◆ Exercise ◆
State how many lines in the listing include the word "input", and give no other text.

◆ Record set ◆
===== src/rtl/sdt_pkg.sv =====
package sdt_pkg;

    localparam int OPCODE_WIDTH = 2;
    localparam int STATUS_WIDTH = 2;
    localparam int PORT_KEY_WIDTH = 32;
    localparam int POSITION_WIDTH = 4;
    localparam int HELD_WIDTH = 5;

    typedef logic [OPCODE_WIDTH-1:0] opcode_t;
    typedef logic [STATUS_WIDTH-1:0] status_t;

    localparam opcode_t OP_INSERT = 2'd0;
    localparam opcode_t OP_REMOVE = 2'd1;
    localparam opcode_t OP_READ   = 2'd2;

    localparam status_t STATUS_OK        = 2'd0;
    localparam status_t STATUS_FULL      = 2'd1;
    localparam status_t STATUS_NOT_FOUND = 2'd2;
    localparam status_t STATUS_RANGE     = 2'd3;

endpackage


===== src/rtl/sdt_ram.sv =====
module sdt_ram #(
    parameter int WIDTH = 32,
    parameter int DEPTH = 16
) (
    input  logic                     aclk,
    input  logic                     wr_en,
    input  logic [$clog2(DEPTH)-1:0] wr_addr,
    input  logic [WIDTH-1:0]         wr_data,
    input  logic                     rd_en,
    input  logic [$clog2(DEPTH)-1:0] rd_addr,
    output logic [WIDTH-1:0]         rd_data
);

    logic [WIDTH-1:0] mem [DEPTH];
    logic [WIDTH-1:0] rd_data_reg;

    always_ff @(posedge aclk) begin
        if (wr_en) begin
            mem[wr_addr] <= wr_data;
        end
        if (rd_en) begin
            rd_data_reg <= mem[rd_addr];
        end
    end

    assign rd_data = rd_data_reg;

endmodule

◆ Answer to this exercise ◆
6